Megan Carter, a clinical psychologist and neuroscientist, says the grieving process is uniquely personal and can vary greatly from one individual to another, influenced by cultural and spiritual backgrounds. Moreover, the duration of grief can differ as it can permeate every aspect of a person’s life, affecting their daily functioning and overall wellbeing in diverse ways. “It’s normal after sudden loss to experience an array of strong or subtle emotions, physiological responses and behaviours,” says Carter. “This complex mix can include feelings of sadness, shame, anger, anxiety, fear, pain, guilt and loneliness, in addition to the joy of remembering, love and, importantly, gratitude which can pave the way to build resilience and even post-traumatic growth.
“Vitally, loss of a close attachment bond can alter your sense of safety and may activate your threat system.
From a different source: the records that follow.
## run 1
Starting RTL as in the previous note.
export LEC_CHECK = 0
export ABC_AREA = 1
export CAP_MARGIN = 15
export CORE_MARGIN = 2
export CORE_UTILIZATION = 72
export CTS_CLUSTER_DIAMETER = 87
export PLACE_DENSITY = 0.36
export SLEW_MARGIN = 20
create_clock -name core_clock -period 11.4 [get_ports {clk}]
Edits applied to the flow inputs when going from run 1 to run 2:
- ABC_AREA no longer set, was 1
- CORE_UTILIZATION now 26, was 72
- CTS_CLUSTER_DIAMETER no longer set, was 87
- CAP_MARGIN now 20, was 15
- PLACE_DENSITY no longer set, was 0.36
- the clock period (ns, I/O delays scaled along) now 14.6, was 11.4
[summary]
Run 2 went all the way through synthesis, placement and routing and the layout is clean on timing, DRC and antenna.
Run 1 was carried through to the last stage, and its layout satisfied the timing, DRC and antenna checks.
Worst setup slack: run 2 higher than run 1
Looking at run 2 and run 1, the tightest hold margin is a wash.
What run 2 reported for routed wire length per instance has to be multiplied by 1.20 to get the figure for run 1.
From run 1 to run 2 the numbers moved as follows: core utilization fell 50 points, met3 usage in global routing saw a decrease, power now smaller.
==> lagoon <==
==> flow/design.v <==
`timescale 1ns / 1ps
module apb_master#(parameter addr_width =5 , data_width = 16) (
    input bit pclk,                   
    input bit preset_n,               
    input logic pready,               
    input logic transfer,             
    input logic [data_width - 1 : 0] prdata,  
    input logic [addr_width - 1 : 0] apb_paddr,  
    input logic [data_width - 1 : 0] apb_pwdata,  
    input logic apb_control,          
    output logic [addr_width - 1 : 0] paddr,  
    output logic pselx,               
    output bit penable,               
    output logic pwrite,              
    output logic [data_width - 1 : 0] pwdata,  
    output logic [data_width / 8 - 1 : 0] pstrb,  
    output logic [data_width - 1 : 0] apb_prdata  
);
localparam logic [2:0] idle   = 3'b001;  
localparam logic [2:0] setup  = 3'b010;  
localparam logic [2:0] access = 3'b100;  
logic [2:0] present_state, next_state;   
logic [data_width - 1 : 0] temp_apb_prdata;
always_ff @(posedge pclk, negedge preset_n) begin
    if (!preset_n)
        present_state <= idle;       
    else
        present_state <= next_state;  
end
always_comb begin
    case (present_state)
        idle: begin
            if (transfer) begin
                next_state = setup;
            end else begin
                next_state = idle;
            end
        end
        setup: begin
            if (transfer) begin 
                next_state = access;
            end else begin
                next_state = idle;
            end
        end
        access: begin
            if (pready == 'b1) begin
                next_state = idle;
            end else begin
                next_state = access;  
            end
        end
        default: next_state = idle;   
    endcase
end
always_comb begin
    case (present_state)
        idle: begin
            pselx   = 'b0;   
            penable = 'b0;   
        end
        setup: begin
            pselx   = 'b1;   
            penable = 'b0;   
        end
        access: begin
            pselx   = 'b1;   
            penable = 'b1;   
        end
        default: begin
            pselx   = 'b0;
            penable = 'b0;
        end
    endcase
end           
always_comb begin
    if ((present_state == setup) || (present_state == access)) begin
        paddr = apb_paddr;  
        if (apb_control) begin  
            pwdata = apb_pwdata;
        end else begin  
            pwdata = 'b0;
        end
    end else begin  
        paddr = 'b0;
        pwdata = 'b0;
    end
end
always_ff @(posedge pclk, negedge preset_n) begin
    if (!preset_n) begin
        temp_apb_prdata <= '0;
    end else if (pready && !apb_control) begin
        temp_apb_prdata <= prdata;
    end
end
always_comb begin
    if (pwrite && pselx && penable) begin
        pstrb = {data_width / 8 {1'b1}};
    end else begin
        pstrb = 'b0;  
    end
end
assign pwrite = apb_control;
assign apb_prdata=temp_apb_prdata;
endmodule
`timescale 1ns / 1ps
module apb_slave#(
    parameter addr_width = 5,
    parameter data_width = 16
)(
    input  logic pclk,
    input  logic preset_n,
    input  logic pselx,
    input  logic penable,
    input  logic pwrite,
    input  logic [addr_width - 1 : 0] paddr,
    input  logic [data_width - 1 : 0] pwdata,
    output logic [data_width - 1 : 0] apb_spwdata,
    output logic [data_width - 1 : 0] prdata,
    output logic pready
);
    logic [data_width-1:0] mem [0:2**addr_width]; 
    typedef enum logic [1:0] {
        IDLE = 2'b00,
        SETUP = 2'b01,
        ACCESS = 2'b10
    } state_t;
    state_t present_state, next_state;
    always_ff @(posedge pclk or negedge preset_n) begin
        if (!preset_n)
            present_state <= IDLE;
        else
            present_state <= next_state;
    end 
    always_comb begin
        case (present_state)
            IDLE: begin
                if (pselx && !penable)  
                    next_state = SETUP;
                else
                    next_state = IDLE;
            end
            SETUP: begin
                if (pselx && penable)  
                    next_state = ACCESS;
                else
                    next_state = IDLE;
            end
            ACCESS: begin
                if (!pselx)  
                    next_state = IDLE;
                else
                    next_state = SETUP;  
            end
            default: next_state = IDLE;
        endcase
    end
    always_ff @(posedge pclk or negedge preset_n) begin
        if (!preset_n)
            pready <= 1'b0;
        else if (present_state == ACCESS)
            pready <= 1'b1;
        else
            pready <= 1'b0;
    end
    always_ff @(posedge pclk) begin
       if (pready && pwrite) begin
            mem[paddr] <= pwdata;
            apb_spwdata <= pwdata;
        end
    end
    always_ff @(posedge pclk) begin
        if (pready && !pwrite)
            prdata <= mem[paddr];
    end
endmodule
`timescale 1ns / 1ps
module apb_wrapper#(parameter addr_width = 5, data_width = 16)(
    input bit pclk,                   
    input bit preset_n,               
    input logic transfer,  
    input logic [addr_width - 1 : 0] apb_paddr,  
    input logic [data_width - 1 : 0] apb_pwdata,  
    input logic apb_control ,         
    output logic [data_width - 1 : 0] apb_spwdata,   
    output logic [data_width - 1 : 0] apb_prdata  
    );
    logic [addr_width-1:0] paddr;
    logic pselx;
    bit penable;
    logic pwrite;
    logic [data_width-1:0] pwdata;
    logic [data_width/8-1:0] pstrb; 
    logic                    pready;
    logic [data_width -1:0]  prdata;
    apb_master #(.addr_width(addr_width), .data_width(data_width)) DUT (
        .pclk(pclk),
        .preset_n(preset_n),
        .pready(pready),
        .transfer(transfer),
        .prdata(prdata),
        .apb_paddr(apb_paddr),
        .apb_pwdata(apb_pwdata),
        .apb_control(apb_control),
        .paddr(paddr),
        .pselx(pselx),
        .penable(penable),
        .pwrite(pwrite),
        .pwdata(pwdata),
        .pstrb(pstrb),
        .apb_prdata(apb_prdata)
    );
     apb_slave #(
        .addr_width(addr_width),
        .data_width(data_width)
    ) dut (
        .pclk       (pclk),
        .preset_n   (preset_n),
        .pselx      (pselx),
        .penable    (penable),
        .pwrite     (pwrite),
        .paddr      (paddr),
        .pwdata     (pwdata),
        .apb_spwdata(apb_spwdata),
        .prdata     (prdata),
        .pready     (pready)
    );
endmodule
==> flow/run.sh <==
#!/bin/bash
# the make line also repeats each setting of config.mk as NAME=value (left out here)
make -C /OpenROAD-flow-scripts/flow DESIGN_CONFIG=/design/flow/config.mk WORK_HOME=/design/flow/orfs CLKGATE_MAP_FILE= finish
==> flow/config.mk <==
export PLATFORM = sky130hd
export DESIGN_NAME = apb_wrapper
export DESIGN_NICKNAME = apb_wrapper
export VERILOG_FILES = /design/flow/design.v
export SDC_FILE = /design/flow/constraint.sdc
export NUM_CORES = 4
export LEC_CHECK = 0
export CAP_MARGIN = 20
export CORE_MARGIN = 2
export CORE_UTILIZATION = 49
export CTS_CLUSTER_DIAMETER = 163
export PLACE_DENSITY = 0.69
export SETUP_SLACK_MARGIN = 0.68
export SLEW_MARGIN = 20
==> flow/constraint.sdc <==
create_clock -name core_clock -period 3.35 [get_ports {pclk}]
set_input_delay 0.6700 -clock core_clock [delete_from_list [all_inputs] [get_ports {pclk}]]
set_output_delay 0.6700 -clock core_clock [all_outputs]
set_load 0.01 [all_outputs]
==> quartz (differences from lagoon) <==
- CORE_UTILIZATION: 49 -> 72
- CTS_CLUSTER_DIAMETER: 163 -> not set
- PLACE_DENSITY: 0.69 -> not set
- PLACE_DENSITY_LB_ADDON: not set -> 0.06
- SETUP_SLACK_MARGIN: 0.68 -> not set
==> flow/constraint.sdc (replaced) <==
create_clock -name core_clock -period 2.15 [get_ports {pclk}]
set_input_delay 0.4300 -clock core_clock [delete_from_list [all_inputs] [get_ports {pclk}]]
set_output_delay 0.4300 -clock core_clock [all_outputs]
set_load 0.01 [all_outputs]
==> delta (differences from lagoon) <==
- CORE_UTILIZATION: 49 -> 10
- CTS_CLUSTER_DIAMETER: 163 -> not set
- PLACE_DENSITY: 0.69 -> not set
- SETUP_SLACK_MARGIN: 0.68 -> not set
==> flow/constraint.sdc (replaced) <==
create_clock -name core_clock -period 5.06 [get_ports {pclk}]
set_input_delay 1.0120 -clock core_clock [delete_from_list [all_inputs] [get_ports {pclk}]]
set_output_delay 1.0120 -clock core_clock [all_outputs]
set_load 0.01 [all_outputs]
==> comparison table <==
| quantity | lagoon | delta | quartz |
|---|---|---|---|
| Tool warnings | 27 | 26 | 30 |
| Portion of total power attributed to combinational logic | 4.4% | 4.2% | 6.5% |
| RSZ-0062 raised after global routing | no | no | yes |
| Post-layout utilization of the core | 59.0% | 13.1% | 93.7% |
| Global placer's final weighted congestion | 0.900 | 0.875 | 0.962 |
| Diodes inserted | 1 | 2 | 7 |
| Setup Fix Bufs, Post-CTS | 2 | 0 | 18 |
| Via count | 12800 | 12400 | 16800 |
| Outcome | timing/DRC/antenna clean | timing/DRC/antenna clean | finished with violations |
| Layout check failures | - | - | negative setup slack |
| # rows | 76 | 169 | 63 |
| P_leak | 0.00906 µW | 0.00889 µW | 0.0101 µW |
| Area overhead of the layout relative to synthesis | 18.6% | 30.0% | 29.0% |
| Switch share | 20.7% | 20.9% | 23.9% |
| GRT met1 Usage | 35.3% | 7.27% | 63.9% |
| Num CTS Buffers | 54 | 57 | 53 |
| Number of nets in the finished design | 1411 | 1374 | 1547 |
| Wire length reported by the detailed router | 58.1 mm | 66.6 mm | 88.9 mm |
| Worst-case setup margin in the final layout | 709 ps | 1320 ps | -866 ps |
| Cells after DPL | 1905 | 4111 | 1820 |
| CP most frequent cell | buf_4 | buf_4 | - |
| Seq/total area | 66.6% | 60.7% | 61.2% |
| CP required | 3710 ps | 5360 ps | 2500 ps |
No activity file was given, so power comes from the tool's default toggle rates.
==> job 7324: inputs <==
==> flow/design.v (excerpt) <==
module argmax16 (
  input  logic         clk,
  input  logic         rstn,        
  input  logic         in_valid,
  input  logic [255:0] in_data,     
  output logic         out_valid,
  output logic [3:0]   out_idx
);
  logic [255:0] data_q;
  logic         valid_q;
  logic [3:0]   idx_c;
  always_ff @(posedge clk or negedge rstn) begin
    if (!rstn) begin
      valid_q   <= 1'b0;
      out_valid <= 1'b0;
    end else begin
      valid_q   <= in_valid;
      out_valid <= valid_q;
    end
  end
  always_ff @(posedge clk) begin
    data_q  <= in_data;
    out_idx <= idx_c;
  end
  comparator #(
    .DATA_WIDTH  (16),
    .BINARY_TREE (1),
    .NUM_INPUTS  (16)
  ) u_cmp (
    .cmp_ip (data_q),
    .out    (idx_c)
  );
endmodule
make LEC_CHECK=0 ABC_AREA=1 CAP_MARGIN=30 CELL_PAD_IN_SITES_DETAIL_PLACEMENT=1 CELL_PAD_IN_SITES_GLOBAL_PLACEMENT=3 CORE_MARGIN=8 CORE_UTILIZATION=68 CTS_CLUSTER_DIAMETER=243 CTS_CLUSTER_SIZE=39 GPL_TIMING_DRIVEN=1 MAX_ROUTING_LAYER=met4 PLACE_DENSITY=0.67 SLEW_MARGIN=5 TNS_END_PERCENT=40 finish   # period 6.89 ns
run.sh (not shown) runs the stock make flow with config.mk's settings and CLKGATE_MAP_FILE=.
==> inputs of job 7961, as changes to job 7324 <==
ABC_AREA = unset   (was 1)
CAP_MARGIN = 20   (was 30)
CELL_PAD_IN_SITES_DETAIL_PLACEMENT = unset   (was 1)
CELL_PAD_IN_SITES_GLOBAL_PLACEMENT = unset   (was 3)
CORE_MARGIN = 2   (was 8)
CORE_UTILIZATION = 50   (was 68)
CTS_CLUSTER_DIAMETER = unset   (was 243)
CTS_CLUSTER_SIZE = unset   (was 39)
GPL_TIMING_DRIVEN = unset   (was 1)
MAX_ROUTING_LAYER = unset   (was met4)
PLACE_DENSITY = unset   (was 0.67)
SLEW_MARGIN = 20   (was 5)
TNS_END_PERCENT = 5   (was 40)
==> flow/constraint.sdc (replaced) <==
create_clock -name core_clock -period 4.43 [get_ports {clk}]
set_input_delay 0.8860 -clock core_clock [delete_from_list [all_inputs] [get_ports {clk}]]
set_output_delay 0.8860 -clock core_clock [all_outputs]
set_load 0.01 [all_outputs]
==> results.py <==
# Flow results
metrics = {
    "synth": {
        "synthCells": 1993,
        "yosys_area_um2": 15100,
        "top_area_share_pct": 34.5,
        "syn_area_um2": 15100,
    },
    "outcome": {
        "stop_stage": "global placement without I/O",
        "firstError": "[ERROR GPL-0301] Utilization 154.943 % exceeds 100%.",
        "status": "stopped before the end",
    },
    "die": {
        "die_area_um2": 27200,
    },
}
That was job 7324.
==> results.py <==
# Flow results
metrics = {
    "outcome": {
        "status": "complete, but fails checks",
        "check.faults": "setup timing",
    },
    "synth": {
        "top_area_share_pct": 37.7,
        "yosys_area_um2": 13800,
        "synthCells": 1434,
    },
    "final_timing": {
        "setup_viol": 4,
        "finalWorstSetupSlack_ns": -2.65,
    },
    "die": {
        "die_area_um2": 29000,
    },
    "layout": {
        "nonClkBufAreaFrac_pct": 27.4,
    },
}
That was job 7961.

---

==> inputs of garnet <==
argmax16 again, from the RTL that the note above started with.
Settings: LEC_CHECK=0, ABC_AREA=0, CAP_MARGIN=10, CELL_PAD_IN_SITES_GLOBAL_PLACEMENT=3, CORE_ASPECT_RATIO=0.61, CORE_MARGIN=10, CORE_UTILIZATION=40, CTS_CLUSTER_SIZE=91, GPL_ROUTABILITY_DRIVEN=0, GPL_TIMING_DRIVEN=0, HOLD_SLACK_MARGIN=0.05, MAX_ROUTING_LAYER=met5, MIN_ROUTING_LAYER=met2, SLEW_MARGIN=20, TNS_END_PERCENT=95; clock period 7.15 ns.
==> inputs of lagoon, as changes to garnet <==
==> flow/config.mk (replaced) <==
export PLATFORM = sky130hd
export DESIGN_NAME = argmax16
export DESIGN_NICKNAME = argmax16
export VERILOG_FILES = /design/flow/design.v
export SDC_FILE = /design/flow/constraint.sdc
export NUM_CORES = 4
export LEC_CHECK = 0
export ABC_AREA = 1
export CAP_MARGIN = 20
export CORE_MARGIN = 2
export CORE_UTILIZATION = 72
export CTS_CLUSTER_DIAMETER = 381
export CTS_CLUSTER_SIZE = 72
export HOLD_SLACK_MARGIN = 0.3
export PLACE_DENSITY_LB_ADDON = 0.13
export SETUP_SLACK_MARGIN = -0.15
export SLEW_MARGIN = 20
==> flow/constraint.sdc (replaced) <==
create_clock -name core_clock -period 3.68 [get_ports {clk}]
set_input_delay 0.7360 -clock core_clock [delete_from_list [all_inputs] [get_ports {clk}]]
set_output_delay 0.7360 -clock core_clock [all_outputs]
set_load 0.01 [all_outputs]
==> comparison <==
Die size: lagoon is smaller than garnet (about 50%). lagoon died in detailed placement (3_5_place_dp). garnet finished but failed the layout checks on negative setup slack. Against garnet, the synthesized area of lagoon is larger by about 9%. Against lagoon, the synthesized cell count of garnet is lower by about 28%.
==> figures <==
|  | lagoon | garnet |
|---|---|---|
| Die height | 149 um | 165 um |
| Synth Area per Inst | 7.56 um^2 | 9.64 um^2 |
| Synthesized chip area reported by yosys | 0.0151 mm^2 | 0.0138 mm^2 |
| Post-synthesis share of cell area spent on and, or, nand and nor gates | 31.2% | 10.2% |
| Top cell area share | 34.5% | 37.7% |
| Count of mapped cells out of synthesis | 1993 | 1434 |
| Area share of fa/ha/maj cells after synthesis | 19.9% | 21.7% |
| Cell with the most instances after synthesis | sky130_fd_sc_hd__nand2_1 | sky130_fd_sc_hd__dfxtp_1 |
| Synthesized-area fraction occupied by ao, oa, aoi and oai cells | 5.98% | 17.3% |
| Overall chip area | 0.0221 mm^2 | 0.0426 mm^2 |
| Summed instance area of the synthesized netlist | 0.0151 mm^2 | 0.0138 mm^2 |
| Total number of placement rows | 52 | 53 |
| Outcome | did not finish | complete, but fails checks |
| Stage where the flow stopped | detailed placement (3_5_place_dp) | - |
| Violated checks | - | negative setup slack |
| Floorplan-stage core utilization | 74.0% | 40.3% |
| Yosys cell types | 32 | 55 |
| Horizontal die size | 149 um | 258 um |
Hence, connecting with yourself compassionately, with others through community, and nature helps to soothe the threat system, as social inclusion and feeling connected to something can release oxytocin, the peptide hormone linked to connection, calm and love.”
How to Cultivate Connection
To achieve this, she suggests on an individual level:
• Acknowledge your unique way of grieving, and know that you’re not alone in grief; it’s an experience shared with common humanity.
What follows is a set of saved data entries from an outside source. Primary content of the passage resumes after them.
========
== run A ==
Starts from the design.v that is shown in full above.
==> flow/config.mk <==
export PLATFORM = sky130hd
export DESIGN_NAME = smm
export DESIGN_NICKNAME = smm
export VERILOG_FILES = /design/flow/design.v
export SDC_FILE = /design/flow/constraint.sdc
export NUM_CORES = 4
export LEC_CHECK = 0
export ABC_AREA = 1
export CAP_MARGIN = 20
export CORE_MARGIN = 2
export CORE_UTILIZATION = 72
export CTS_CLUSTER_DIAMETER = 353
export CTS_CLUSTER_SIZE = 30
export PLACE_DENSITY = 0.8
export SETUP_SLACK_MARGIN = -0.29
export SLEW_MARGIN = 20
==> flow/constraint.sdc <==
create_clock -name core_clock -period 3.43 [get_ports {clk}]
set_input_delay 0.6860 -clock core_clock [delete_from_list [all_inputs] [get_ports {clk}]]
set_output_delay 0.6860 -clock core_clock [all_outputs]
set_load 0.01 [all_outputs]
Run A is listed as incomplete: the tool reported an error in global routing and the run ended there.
File: run.sh
#!/bin/bash
# the make line also repeats each setting of config.mk as NAME=value (left out here)
make -C /OpenROAD-flow-scripts/flow DESIGN_CONFIG=/design/flow/config.mk WORK_HOME=/design/flow/orfs CLKGATE_MAP_FILE= finish
File: config.mk
export PLATFORM = sky130hd
export DESIGN_NAME = maxfinder
export DESIGN_NICKNAME = maxfinder
export VERILOG_FILES = /design/flow/design.v
export SDC_FILE = /design/flow/constraint.sdc
export NUM_CORES = 4
export LEC_CHECK = 0
export CAP_MARGIN = 20
export CORE_MARGIN = 2
export CORE_UTILIZATION = 40
export SLEW_MARGIN = 20
File: constraint.sdc
create_clock -name core_clock -period 4.19 [get_ports {clk}]
set_input_delay 0.8380 -clock core_clock [delete_from_list [all_inputs] [get_ports {clk}]]
set_output_delay 0.8380 -clock core_clock [all_outputs]
set_load 0.01 [all_outputs]
File: design.v
module C2(d00, d01, d10, d11, a1, b1, a0, b0, out);
	input d00, d01, d10, d11, a1, b1, a0, b0;
	output out;
	wire s1, s0;
	assign s1 = a1 || b1;
	assign s0 = a0 && b0;
	assign out = {s1, s0} == 2'b00 ? d00:
	     	{s1, s0} == 2'b01 ? d01:
	     	{s1, s0} == 2'b10 ? d10: d11;
endmodule
module Not(x, nx);
input x;
output nx;
C2 myc2(1'b1, 1'b1, 1'b1, 1'b0, x, x, x, x, nx);
endmodule
module Xor(a, b, c, out);
input a, b, c;
output out;
wire nc;
Not mynot(c, nc);
C2 myc2(c, nc, nc, c, a, b, a, b, out);
endmodule
module Co(a, b, c, out);
input a, b, c;
output out;
C2 myc2(1'b0, c, c, 1'b1, a, b, a, b, out);
endmodule
module FA(a, b, ci, co, res);
input a, b, ci;
output co, res;
Xor myxor(a, b, ci, res);
Co myco(a, b, ci, co);
endmodule
module And1bit(a, b, res);
input a, b;
output res;
C2 myc2(1'b0, 1'b0, 1'b0, 1'b1, a, b, a, b, res);
endmodule
module And5bit(a, b, res);
input [4:0] a, b;
output [4:0] res;
C2 myc21(1'b0, 1'b0, 1'b0, 1'b1, a[4], b[4], a[4], b[4], res[4]);
C2 myc22(1'b0, 1'b0, 1'b0, 1'b1, a[3], b[3], a[3], b[3], res[3]);
C2 myc23(1'b0, 1'b0, 1'b0, 1'b1, a[2], b[2], a[2], b[2], res[2]);
C2 myc24(1'b0, 1'b0, 1'b0, 1'b1, a[1], b[1], a[1], b[1], res[1]);
C2 myc25(1'b0, 1'b0, 1'b0, 1'b1, a[0], b[0], a[0], b[0], res[0]);
endmodule
module Or1bit(a0, a1, a2, a3, a4, a5, out);
input a0, a1, a2, a3, a4, a5;
output out;
wire w1, w2, w3, w4;
C2 myc21(1'b0, 1'b1, 1'b1, 1'b1, a0, a1, a0, a1, w1);
C2 myc22(1'b0, 1'b1, 1'b1, 1'b1, a2, a3, a2, a3, w2);
C2 myc23(1'b0, 1'b1, 1'b1, 1'b1, a4, a5, a4, a5, w3);
C2 myc24(1'b0, 1'b1, 1'b1, 1'b1, w1, w2, w1, w2, w4);
C2 myc25(1'b0, 1'b1, 1'b1, 1'b1, w4, w3, w4, w3, out);
endmodule
module Adder11(a, b, out);
	input [9:0] a, b;
	output [10:0] out;
	wire [10:0] c;
	FA FA1(a[0], b[0], 1'b0, c[0], out[0]);
	FA FA2(a[1], b[1], c[0], c[1], out[1]);
	FA FA3(a[2], b[2], c[1], c[2], out[2]);
	FA FA4(a[3], b[3], c[2], c[3], out[3]);
	FA FA5(a[4], b[4], c[3], c[4], out[4]);
	FA FA6(a[5], b[5], c[4], c[5], out[5]);
	FA FA7(a[6], b[6], c[5], c[6], out[6]);
	FA FA8(a[7], b[7], c[6], c[7], out[7]);
	FA FA9(a[8], b[8], c[7], c[8], out[8]);
	FA FA10(a[9], b[9], c[8], c[9], out[9]);
	FA FA11(a[9], b[9], c[9], c[10], out[10]);
endmodule	 
module Adder12(a, b, out);
	input [10:0] a, b;
	output [11:0] out;
	wire [11:0] c;
	FA FA1(a[0], b[0], 1'b0, c[0], out[0]);
	FA FA2(a[1], b[1], c[0], c[1], out[1]);
	FA FA3(a[2], b[2], c[1], c[2], out[2]);
	FA FA4(a[3], b[3], c[2], c[3], out[3]);
	FA FA5(a[4], b[4], c[3], c[4], out[4]);
	FA FA6(a[5], b[5], c[4], c[5], out[5]);
	FA FA7(a[6], b[6], c[5], c[6], out[6]);
	FA FA8(a[7], b[7], c[6], c[7], out[7]);
	FA FA9(a[8], b[8], c[7], c[8], out[8]);
	FA FA10(a[9], b[9], c[8], c[9], out[9]);
	FA FA11(a[10], b[10], c[9], c[10], out[10]); 
	FA FA12(a[10], b[10], c[10], c[11], out[11]);
endmodule	 
module Abs #(parameter N = 5) (a, signbit, out);
    input[N-1:0] a;
    input signbit;
    output[N-1:0] out;
    wire [10:0] tmpout;
    wire[N-1:0] not_a;
    wire co;
    genvar i;
    generate
        for (i = 0; i < N; i = i + 1) begin
            Xor xor_ins(a[i], signbit, 1'b0, not_a[i]);
        end
    endgenerate
   Adder11 adder1 ({{(10-N){1'b0}}, not_a}, {{9{1'b0}}, signbit}, tmpout);
   assign out = tmpout[N-1:0];
endmodule
module Cell(input xn, am, Sin, Cin, output Cout, Sout);
  wire t;
  And1bit myand1(xn, am, t);
  wire xortmp;
  Xor myxor(t, Sin, Cin, Sout);
  Xor myxor3(Sin, Cin, 1'b0, t1);
  And1bit myand2(t, t1, t2);
  And1bit myand3(Cin, Sin, t3);
  Or1bit myor1(t2, t3, 1'b0, 1'b0, 1'b0, 1'b0, Cout);
endmodule
module Multiplier(a_2, x_2, out);
  parameter m = 5;
  parameter n = 5;
  output [m+n-1:0] out;
  wire [m+n-1:0] product;
  input [m-1:0] a_2;
  input [n-1:0] x_2;
  wire [m-1:0] a;
  wire [n-1:0] x;
  Abs #(m) a1(a_2, a_2[m - 1], a);
  Abs #(m) a2(x_2, x_2[m - 1], x);
  wire c_partial[m*n:0] ;
  wire s_partial[m*n:0] ;
  genvar i;
  generate
    for(i=0; i<m; i=i+1)
    begin
      Cell mycell(x[0], a[i], 1'b0, 1'b0, c_partial[i], s_partial[i]);
    end
  endgenerate
  genvar j, k;
  generate
    for(k=0; k<n-1; k=k+1)
    begin
      for(j=0; j<m-1; j=j+1)
      begin
  	 Cell mycell2(x[k + 1], a[j], s_partial[m*(k + 1) + j - m + 1], c_partial[m*(k+1)+j-m], c_partial[m*(k+1)+j], s_partial[m*(k+1)+j]);
      end
    end
  endgenerate
  genvar z;
  generate
    for(z=0; z<n-1; z=z+1)
    begin
      Cell c_middle_last_col(x[z+1], a[+(m-1)], 1'b0, c_partial[m*(z+1)+(m-1)-m], c_partial[m*(z+1)+(m-1)], s_partial[m*(z+1)+(m-1)]);
    end
  endgenerate
  wire c_last_partial[m-1:0] ;
  wire s_last_partial[m-2:0] ;
  assign c_last_partial[0] = 1'b0;
  genvar l;
  generate
    for(l=0; l<m-1; l=l+1)
    begin
      FA c_last(c_partial[(n-1)*m+l], s_partial[(n-1)*m+l+1], c_last_partial[l], c_last_partial[l+1], s_last_partial[l]);
    end
  endgenerate
  generate
    for(i=0; i<n; i=i+1)
    begin
      assign product[i] = s_partial[m*i];
    end
  endgenerate
  generate
    for(i=n; i<n+m-1; i=i+1)
    begin
      assign product[i] = s_last_partial[i-n];
    end
  endgenerate
  assign product[m+n-1] = c_last_partial[m-2];
  wire signbit_res;
  Xor xor1(a_2[m-1], x_2[n-1], 1'b0, signbit_res);
  Abs #(m+n) newAbs(product, signbit_res, out);
endmodule
module Mux2to1(a, b, sel, c);
	input [4:0] a, b;
	input sel;
	output [4:0] c;
	C2 myc2(a[0], a[0], b[0], b[0], sel, sel, sel, sel, c[0]); 
	C2 myc21(a[1], a[1], b[1], b[1], sel, sel, sel, sel, c[1]);
	C2 myc22(a[2], a[2], b[2], b[2], sel, sel, sel, sel, c[2]);
	C2 myc23(a[3], a[3], b[3], b[3], sel, sel, sel, sel, c[3]);
	C2 myc24(a[4], a[4], b[4], b[4], sel, sel, sel, sel, c[4]);
endmodule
• Practise kindness and gratitude to build an internal sense of safety and reduce anxiety and distress.
• Self-soothing strategies that generate oxytocin include touch, stroking and cuddles.
• Connection with nature can promote awe, which can help you find meaning and improve mental health.
• Spending time listening to music, playing instruments, singing, moving or dancing has been found to release oxytocin and promote wellbeing.
As a parent:
• Children can develop resilience when they are given the chance to form strong bonds, engage in social activities, express themselves openly, share fond memories of their loved one, and also participate in shared experiences that can foster a sense of connection.
• Consider offers of support and accept those when wanted, while maintaining your boundaries and respecting your right to quiet time to grieve and heal alone and/or with
your children.
• Seeking opportunities to enjoy life while grieving can support children to create healthy and balanced memories, adaptive coping, and encourages healthy development.